## DATA FOR THIS EXERCISE
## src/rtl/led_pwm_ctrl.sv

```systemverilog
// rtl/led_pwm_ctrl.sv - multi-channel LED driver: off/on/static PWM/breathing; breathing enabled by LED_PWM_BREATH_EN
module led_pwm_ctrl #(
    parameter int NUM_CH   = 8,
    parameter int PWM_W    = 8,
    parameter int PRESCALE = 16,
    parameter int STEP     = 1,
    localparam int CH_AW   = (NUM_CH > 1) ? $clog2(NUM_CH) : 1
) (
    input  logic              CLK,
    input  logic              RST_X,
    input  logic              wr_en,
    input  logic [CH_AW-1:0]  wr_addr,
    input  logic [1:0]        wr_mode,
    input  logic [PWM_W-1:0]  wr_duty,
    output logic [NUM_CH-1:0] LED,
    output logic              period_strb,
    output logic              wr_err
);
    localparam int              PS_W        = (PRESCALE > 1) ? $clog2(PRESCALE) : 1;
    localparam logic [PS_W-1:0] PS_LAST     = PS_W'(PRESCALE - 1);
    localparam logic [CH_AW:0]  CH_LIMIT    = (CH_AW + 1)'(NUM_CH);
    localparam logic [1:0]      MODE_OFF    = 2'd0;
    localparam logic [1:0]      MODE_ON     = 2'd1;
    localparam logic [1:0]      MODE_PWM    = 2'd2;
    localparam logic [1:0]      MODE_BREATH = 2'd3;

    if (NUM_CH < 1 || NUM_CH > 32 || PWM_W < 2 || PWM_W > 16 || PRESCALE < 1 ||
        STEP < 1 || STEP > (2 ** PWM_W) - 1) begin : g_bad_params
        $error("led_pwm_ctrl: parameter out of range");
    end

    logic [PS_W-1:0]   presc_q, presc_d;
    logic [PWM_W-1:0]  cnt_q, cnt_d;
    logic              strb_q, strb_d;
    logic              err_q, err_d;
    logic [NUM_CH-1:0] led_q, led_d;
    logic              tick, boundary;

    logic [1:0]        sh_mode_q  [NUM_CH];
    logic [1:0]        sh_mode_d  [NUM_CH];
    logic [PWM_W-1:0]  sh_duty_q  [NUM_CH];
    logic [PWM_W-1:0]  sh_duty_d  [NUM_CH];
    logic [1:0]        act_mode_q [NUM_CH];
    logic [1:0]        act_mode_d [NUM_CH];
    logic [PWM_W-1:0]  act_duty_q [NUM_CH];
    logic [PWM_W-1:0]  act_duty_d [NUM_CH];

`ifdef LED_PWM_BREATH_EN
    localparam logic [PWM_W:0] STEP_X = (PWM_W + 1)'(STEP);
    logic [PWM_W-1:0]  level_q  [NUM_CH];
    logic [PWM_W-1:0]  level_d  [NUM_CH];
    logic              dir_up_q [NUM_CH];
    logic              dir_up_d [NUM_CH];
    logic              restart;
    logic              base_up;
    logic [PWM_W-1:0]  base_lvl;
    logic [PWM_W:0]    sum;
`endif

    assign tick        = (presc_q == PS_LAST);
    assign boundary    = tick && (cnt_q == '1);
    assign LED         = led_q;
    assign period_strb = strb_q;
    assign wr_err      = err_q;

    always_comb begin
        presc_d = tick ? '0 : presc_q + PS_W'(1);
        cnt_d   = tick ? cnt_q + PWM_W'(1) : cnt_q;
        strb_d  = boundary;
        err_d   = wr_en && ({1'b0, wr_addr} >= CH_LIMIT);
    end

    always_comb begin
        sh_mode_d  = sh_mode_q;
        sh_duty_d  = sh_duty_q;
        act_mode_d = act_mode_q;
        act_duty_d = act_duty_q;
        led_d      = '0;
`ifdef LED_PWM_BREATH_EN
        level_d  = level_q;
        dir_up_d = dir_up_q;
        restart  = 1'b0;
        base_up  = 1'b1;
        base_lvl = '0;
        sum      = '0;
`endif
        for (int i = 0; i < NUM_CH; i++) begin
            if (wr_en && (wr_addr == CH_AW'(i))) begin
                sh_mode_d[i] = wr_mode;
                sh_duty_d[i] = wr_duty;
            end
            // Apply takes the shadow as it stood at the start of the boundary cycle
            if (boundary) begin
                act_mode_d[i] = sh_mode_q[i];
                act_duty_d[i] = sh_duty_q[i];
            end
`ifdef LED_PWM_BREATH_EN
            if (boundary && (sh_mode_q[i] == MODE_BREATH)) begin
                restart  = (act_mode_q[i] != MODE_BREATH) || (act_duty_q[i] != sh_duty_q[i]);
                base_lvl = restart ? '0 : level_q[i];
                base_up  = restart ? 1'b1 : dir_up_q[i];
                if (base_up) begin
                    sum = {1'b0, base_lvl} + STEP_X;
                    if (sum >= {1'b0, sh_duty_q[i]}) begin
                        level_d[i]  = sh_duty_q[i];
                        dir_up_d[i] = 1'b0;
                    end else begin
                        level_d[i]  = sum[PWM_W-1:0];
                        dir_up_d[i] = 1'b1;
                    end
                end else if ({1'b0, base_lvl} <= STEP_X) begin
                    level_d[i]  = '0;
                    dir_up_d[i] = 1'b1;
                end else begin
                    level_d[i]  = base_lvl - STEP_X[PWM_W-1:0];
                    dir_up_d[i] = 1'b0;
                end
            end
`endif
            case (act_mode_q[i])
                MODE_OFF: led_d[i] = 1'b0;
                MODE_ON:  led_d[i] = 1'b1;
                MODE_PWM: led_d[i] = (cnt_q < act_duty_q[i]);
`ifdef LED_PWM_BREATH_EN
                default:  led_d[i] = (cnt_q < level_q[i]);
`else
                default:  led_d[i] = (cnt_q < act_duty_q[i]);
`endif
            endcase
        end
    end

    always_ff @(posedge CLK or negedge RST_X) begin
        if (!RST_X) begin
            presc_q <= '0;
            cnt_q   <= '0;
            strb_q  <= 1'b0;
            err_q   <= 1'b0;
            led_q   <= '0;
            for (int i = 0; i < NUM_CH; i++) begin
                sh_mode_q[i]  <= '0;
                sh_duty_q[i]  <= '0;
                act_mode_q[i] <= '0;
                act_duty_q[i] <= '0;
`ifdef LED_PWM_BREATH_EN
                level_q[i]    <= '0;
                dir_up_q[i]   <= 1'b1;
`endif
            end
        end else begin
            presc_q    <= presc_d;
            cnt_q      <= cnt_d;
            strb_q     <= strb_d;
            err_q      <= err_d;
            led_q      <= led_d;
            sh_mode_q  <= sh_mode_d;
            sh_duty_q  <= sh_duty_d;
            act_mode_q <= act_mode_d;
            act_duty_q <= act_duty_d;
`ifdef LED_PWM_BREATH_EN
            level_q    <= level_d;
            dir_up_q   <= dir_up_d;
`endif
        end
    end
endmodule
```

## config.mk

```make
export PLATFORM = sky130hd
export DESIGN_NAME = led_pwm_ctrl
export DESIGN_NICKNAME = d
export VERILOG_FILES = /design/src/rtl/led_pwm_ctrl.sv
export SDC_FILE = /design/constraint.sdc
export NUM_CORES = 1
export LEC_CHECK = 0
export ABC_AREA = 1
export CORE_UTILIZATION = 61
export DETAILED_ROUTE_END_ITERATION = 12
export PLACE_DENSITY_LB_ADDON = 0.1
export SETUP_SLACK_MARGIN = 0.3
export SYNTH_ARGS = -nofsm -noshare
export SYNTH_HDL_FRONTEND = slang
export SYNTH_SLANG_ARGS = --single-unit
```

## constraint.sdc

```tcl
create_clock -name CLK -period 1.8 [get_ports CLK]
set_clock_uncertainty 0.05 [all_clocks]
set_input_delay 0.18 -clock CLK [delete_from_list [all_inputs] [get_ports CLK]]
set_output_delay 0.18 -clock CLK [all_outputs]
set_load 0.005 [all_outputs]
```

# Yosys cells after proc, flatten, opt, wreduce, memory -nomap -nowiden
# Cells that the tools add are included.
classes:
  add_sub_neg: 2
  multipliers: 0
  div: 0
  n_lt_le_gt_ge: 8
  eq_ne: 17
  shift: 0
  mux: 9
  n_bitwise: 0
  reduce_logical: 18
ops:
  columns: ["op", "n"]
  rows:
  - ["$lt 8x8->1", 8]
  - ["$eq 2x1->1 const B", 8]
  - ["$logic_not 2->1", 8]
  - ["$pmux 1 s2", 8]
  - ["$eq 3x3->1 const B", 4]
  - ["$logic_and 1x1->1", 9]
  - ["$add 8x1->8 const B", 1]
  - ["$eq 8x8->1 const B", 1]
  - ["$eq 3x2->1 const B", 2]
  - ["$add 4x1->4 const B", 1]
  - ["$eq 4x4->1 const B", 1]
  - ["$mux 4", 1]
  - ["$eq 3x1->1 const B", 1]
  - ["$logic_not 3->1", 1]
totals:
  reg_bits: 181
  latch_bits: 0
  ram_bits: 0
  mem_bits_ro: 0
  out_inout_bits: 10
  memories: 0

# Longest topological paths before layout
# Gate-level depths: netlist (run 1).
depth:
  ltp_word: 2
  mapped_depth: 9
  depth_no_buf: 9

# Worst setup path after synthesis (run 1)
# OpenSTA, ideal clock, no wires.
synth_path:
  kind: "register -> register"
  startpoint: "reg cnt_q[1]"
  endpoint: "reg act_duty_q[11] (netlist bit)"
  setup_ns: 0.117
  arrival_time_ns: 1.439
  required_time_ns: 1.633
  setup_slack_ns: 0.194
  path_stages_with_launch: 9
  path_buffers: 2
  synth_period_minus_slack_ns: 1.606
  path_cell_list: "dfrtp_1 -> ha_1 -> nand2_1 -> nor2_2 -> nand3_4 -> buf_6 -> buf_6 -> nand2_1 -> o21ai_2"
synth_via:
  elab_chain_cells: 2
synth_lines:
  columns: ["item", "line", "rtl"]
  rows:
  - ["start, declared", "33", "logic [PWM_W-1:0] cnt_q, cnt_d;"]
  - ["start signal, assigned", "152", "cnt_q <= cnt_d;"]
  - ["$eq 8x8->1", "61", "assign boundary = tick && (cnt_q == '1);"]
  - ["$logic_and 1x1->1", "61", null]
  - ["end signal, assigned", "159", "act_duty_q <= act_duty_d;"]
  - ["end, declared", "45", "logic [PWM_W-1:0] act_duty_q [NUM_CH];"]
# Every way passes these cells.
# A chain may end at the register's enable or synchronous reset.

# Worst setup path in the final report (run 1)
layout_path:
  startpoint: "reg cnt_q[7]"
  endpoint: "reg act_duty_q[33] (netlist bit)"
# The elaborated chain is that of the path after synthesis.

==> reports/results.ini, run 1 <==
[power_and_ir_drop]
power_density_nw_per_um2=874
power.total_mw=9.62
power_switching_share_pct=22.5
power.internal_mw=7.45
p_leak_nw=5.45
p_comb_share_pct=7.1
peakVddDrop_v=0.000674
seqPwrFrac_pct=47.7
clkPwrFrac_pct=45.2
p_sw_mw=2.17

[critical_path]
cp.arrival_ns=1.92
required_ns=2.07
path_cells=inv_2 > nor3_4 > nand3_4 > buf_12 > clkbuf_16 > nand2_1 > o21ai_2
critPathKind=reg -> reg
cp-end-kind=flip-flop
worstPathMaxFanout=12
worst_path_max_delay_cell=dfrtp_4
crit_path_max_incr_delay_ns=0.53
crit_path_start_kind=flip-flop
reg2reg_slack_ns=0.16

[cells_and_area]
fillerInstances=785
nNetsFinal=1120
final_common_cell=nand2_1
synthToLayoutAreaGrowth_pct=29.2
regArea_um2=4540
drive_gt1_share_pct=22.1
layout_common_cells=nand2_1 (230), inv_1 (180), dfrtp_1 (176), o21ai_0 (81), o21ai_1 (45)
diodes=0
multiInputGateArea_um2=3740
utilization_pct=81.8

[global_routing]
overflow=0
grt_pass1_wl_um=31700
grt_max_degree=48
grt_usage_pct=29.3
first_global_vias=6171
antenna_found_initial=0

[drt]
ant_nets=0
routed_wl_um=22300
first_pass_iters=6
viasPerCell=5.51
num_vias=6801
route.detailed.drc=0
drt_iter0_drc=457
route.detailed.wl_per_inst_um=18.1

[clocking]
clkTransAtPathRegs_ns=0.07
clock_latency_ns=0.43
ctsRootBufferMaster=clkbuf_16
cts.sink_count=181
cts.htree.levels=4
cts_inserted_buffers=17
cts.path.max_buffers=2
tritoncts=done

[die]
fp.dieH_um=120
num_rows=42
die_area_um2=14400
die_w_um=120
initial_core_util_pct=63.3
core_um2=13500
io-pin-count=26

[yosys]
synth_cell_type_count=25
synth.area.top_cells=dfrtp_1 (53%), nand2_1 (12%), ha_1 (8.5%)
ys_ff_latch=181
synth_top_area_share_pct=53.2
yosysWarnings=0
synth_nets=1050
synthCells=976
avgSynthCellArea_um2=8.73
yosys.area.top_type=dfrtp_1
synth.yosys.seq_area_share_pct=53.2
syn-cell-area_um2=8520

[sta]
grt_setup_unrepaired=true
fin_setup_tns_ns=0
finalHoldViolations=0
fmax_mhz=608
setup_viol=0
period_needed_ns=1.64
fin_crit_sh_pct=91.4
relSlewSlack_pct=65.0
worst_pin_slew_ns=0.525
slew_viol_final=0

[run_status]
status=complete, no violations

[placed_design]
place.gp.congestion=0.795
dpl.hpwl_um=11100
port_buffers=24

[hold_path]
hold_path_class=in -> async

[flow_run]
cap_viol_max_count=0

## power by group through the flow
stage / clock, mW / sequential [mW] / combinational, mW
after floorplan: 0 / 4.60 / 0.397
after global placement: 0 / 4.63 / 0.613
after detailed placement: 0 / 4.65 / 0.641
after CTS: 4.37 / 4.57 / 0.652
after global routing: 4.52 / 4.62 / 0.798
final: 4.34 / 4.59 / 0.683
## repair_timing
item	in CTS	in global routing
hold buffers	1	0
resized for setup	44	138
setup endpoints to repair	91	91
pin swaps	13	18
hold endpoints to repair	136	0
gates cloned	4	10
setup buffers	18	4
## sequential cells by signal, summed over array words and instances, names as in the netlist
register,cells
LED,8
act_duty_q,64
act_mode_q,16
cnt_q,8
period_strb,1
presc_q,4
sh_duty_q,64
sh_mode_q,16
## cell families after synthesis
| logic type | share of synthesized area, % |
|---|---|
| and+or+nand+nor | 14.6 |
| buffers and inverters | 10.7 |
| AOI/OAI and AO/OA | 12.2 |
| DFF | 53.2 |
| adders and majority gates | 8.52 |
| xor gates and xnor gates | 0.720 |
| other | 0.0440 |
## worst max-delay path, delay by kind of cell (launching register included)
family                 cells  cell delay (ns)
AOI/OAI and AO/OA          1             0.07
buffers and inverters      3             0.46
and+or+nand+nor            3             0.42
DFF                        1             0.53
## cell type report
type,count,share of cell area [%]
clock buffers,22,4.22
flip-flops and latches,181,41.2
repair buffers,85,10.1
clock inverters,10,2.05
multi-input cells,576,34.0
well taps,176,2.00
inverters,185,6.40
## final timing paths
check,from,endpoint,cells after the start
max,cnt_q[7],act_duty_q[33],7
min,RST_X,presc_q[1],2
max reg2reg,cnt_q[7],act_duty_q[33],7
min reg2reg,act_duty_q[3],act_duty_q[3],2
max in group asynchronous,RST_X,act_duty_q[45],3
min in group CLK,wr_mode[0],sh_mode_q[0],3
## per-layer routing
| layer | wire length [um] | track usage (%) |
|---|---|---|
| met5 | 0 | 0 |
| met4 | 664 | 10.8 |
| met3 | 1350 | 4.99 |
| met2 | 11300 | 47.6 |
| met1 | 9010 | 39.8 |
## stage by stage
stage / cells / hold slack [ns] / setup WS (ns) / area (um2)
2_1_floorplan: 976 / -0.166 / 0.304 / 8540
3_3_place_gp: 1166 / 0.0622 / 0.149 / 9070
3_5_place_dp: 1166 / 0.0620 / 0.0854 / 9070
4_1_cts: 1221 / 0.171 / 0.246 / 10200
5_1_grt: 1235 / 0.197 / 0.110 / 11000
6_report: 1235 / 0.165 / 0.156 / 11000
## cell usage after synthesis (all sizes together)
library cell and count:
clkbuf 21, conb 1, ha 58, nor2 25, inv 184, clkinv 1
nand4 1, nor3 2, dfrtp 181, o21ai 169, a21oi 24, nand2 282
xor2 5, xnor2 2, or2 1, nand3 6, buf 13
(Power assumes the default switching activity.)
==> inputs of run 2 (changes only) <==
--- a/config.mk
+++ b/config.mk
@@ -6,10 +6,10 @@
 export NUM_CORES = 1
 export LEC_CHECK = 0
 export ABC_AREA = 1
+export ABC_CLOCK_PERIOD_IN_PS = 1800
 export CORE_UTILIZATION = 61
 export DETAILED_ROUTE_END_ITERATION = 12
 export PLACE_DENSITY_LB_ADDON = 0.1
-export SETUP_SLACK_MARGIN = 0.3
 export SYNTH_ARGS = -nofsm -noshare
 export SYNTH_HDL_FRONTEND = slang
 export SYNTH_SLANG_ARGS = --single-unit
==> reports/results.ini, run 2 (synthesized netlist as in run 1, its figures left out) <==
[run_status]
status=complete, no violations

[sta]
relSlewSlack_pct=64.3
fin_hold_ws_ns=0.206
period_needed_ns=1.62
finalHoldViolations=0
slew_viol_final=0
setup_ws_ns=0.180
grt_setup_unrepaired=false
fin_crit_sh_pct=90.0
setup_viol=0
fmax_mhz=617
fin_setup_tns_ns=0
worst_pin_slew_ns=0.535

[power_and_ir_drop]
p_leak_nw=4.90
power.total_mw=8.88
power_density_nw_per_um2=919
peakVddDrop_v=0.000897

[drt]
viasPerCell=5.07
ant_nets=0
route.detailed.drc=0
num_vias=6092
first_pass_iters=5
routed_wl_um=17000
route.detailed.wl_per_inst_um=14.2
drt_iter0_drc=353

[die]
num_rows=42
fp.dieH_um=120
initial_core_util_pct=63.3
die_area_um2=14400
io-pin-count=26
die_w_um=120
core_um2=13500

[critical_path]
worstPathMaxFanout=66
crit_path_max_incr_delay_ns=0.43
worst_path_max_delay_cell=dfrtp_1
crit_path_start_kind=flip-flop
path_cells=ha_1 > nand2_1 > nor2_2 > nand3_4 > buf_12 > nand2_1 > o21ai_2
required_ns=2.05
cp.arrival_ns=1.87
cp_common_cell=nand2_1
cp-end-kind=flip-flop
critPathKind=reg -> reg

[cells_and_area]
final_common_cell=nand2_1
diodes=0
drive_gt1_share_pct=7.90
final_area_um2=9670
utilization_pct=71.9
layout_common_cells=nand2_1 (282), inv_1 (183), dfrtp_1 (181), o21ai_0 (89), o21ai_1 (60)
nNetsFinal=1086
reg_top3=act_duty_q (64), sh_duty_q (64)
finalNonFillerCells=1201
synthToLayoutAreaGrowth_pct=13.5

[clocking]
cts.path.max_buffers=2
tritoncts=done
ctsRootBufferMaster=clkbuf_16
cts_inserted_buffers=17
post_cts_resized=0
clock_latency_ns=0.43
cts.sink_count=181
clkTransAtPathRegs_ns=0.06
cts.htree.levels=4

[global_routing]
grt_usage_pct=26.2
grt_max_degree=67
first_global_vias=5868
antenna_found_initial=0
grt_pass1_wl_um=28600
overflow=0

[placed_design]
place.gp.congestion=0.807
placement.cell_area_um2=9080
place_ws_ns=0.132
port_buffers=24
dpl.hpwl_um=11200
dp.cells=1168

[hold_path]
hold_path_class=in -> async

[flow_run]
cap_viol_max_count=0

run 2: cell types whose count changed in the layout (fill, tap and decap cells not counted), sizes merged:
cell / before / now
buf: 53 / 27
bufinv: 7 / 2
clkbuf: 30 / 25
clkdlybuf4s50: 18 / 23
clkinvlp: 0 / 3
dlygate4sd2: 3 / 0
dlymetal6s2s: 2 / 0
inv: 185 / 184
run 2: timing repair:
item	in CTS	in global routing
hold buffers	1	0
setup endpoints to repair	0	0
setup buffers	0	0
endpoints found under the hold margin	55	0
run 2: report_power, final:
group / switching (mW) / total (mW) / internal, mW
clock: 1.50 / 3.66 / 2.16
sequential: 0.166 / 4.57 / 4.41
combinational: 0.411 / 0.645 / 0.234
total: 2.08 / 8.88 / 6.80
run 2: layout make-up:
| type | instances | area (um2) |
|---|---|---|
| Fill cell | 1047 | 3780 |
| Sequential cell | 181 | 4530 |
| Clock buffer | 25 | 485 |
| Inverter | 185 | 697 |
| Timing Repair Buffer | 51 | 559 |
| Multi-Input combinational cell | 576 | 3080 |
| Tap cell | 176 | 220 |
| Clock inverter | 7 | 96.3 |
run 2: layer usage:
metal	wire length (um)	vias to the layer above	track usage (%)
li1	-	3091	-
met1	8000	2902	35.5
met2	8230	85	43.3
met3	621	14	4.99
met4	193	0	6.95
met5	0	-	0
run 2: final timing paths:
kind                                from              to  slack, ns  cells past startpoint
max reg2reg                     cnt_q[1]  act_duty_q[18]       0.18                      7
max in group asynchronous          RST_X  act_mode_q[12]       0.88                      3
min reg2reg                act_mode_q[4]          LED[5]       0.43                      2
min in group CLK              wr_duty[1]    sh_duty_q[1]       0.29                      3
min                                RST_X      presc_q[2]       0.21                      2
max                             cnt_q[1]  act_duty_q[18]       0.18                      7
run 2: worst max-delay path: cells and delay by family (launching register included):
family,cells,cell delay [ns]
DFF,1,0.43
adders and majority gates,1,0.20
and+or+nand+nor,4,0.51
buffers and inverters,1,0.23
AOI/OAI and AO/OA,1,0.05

## TASK INSTRUCTIONS
Scan the material above for lines holding the string "noshare" and copy those lines.

## REPLY TO THE TASK
export SYNTH_ARGS = -nofsm -noshare
 export SYNTH_ARGS = -nofsm -noshare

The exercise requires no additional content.